▶ _Goal of the exercise_
Copy the data exactly. Leave nothing out.

▶ _Source data_
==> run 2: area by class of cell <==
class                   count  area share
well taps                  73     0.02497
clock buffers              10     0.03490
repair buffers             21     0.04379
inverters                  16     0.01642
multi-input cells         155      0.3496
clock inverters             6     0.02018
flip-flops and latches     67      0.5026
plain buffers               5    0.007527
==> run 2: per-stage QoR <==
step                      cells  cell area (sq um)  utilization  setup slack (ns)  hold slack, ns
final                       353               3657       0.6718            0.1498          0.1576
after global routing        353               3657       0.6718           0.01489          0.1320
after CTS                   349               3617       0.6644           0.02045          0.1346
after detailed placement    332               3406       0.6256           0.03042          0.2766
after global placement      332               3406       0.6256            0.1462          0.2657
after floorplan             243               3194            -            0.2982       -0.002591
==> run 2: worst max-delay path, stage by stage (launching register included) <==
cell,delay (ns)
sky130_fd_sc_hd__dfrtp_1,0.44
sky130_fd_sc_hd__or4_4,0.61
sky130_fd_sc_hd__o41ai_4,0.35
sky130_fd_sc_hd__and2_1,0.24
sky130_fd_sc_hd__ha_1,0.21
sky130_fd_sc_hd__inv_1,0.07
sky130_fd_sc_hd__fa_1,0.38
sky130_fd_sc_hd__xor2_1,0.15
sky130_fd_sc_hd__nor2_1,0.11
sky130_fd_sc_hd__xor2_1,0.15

▶ _Task result_
==> run 2: area by class of cell <==
class                   count  area share
well taps                  73     0.02497
clock buffers              10     0.03490
repair buffers             21     0.04379
inverters                  16     0.01642
multi-input cells         155      0.3496
clock inverters             6     0.02018
flip-flops and latches     67      0.5026
plain buffers               5    0.007527
==> run 2: per-stage QoR <==
step                      cells  cell area (sq um)  utilization  setup slack (ns)  hold slack, ns
final                       353               3657       0.6718            0.1498          0.1576
after global routing        353               3657       0.6718           0.01489          0.1320
after CTS                   349               3617       0.6644           0.02045          0.1346
after detailed placement    332               3406       0.6256           0.03042          0.2766
after global placement      332               3406       0.6256            0.1462          0.2657
after floorplan             243               3194            -            0.2982       -0.002591
==> run 2: worst max-delay path, stage by stage (launching register included) <==
cell,delay (ns)
sky130_fd_sc_hd__dfrtp_1,0.44
sky130_fd_sc_hd__or4_4,0.61
sky130_fd_sc_hd__o41ai_4,0.35
sky130_fd_sc_hd__and2_1,0.24
sky130_fd_sc_hd__ha_1,0.21
sky130_fd_sc_hd__inv_1,0.07
sky130_fd_sc_hd__fa_1,0.38
sky130_fd_sc_hd__xor2_1,0.15
sky130_fd_sc_hd__nor2_1,0.11
sky130_fd_sc_hd__xor2_1,0.15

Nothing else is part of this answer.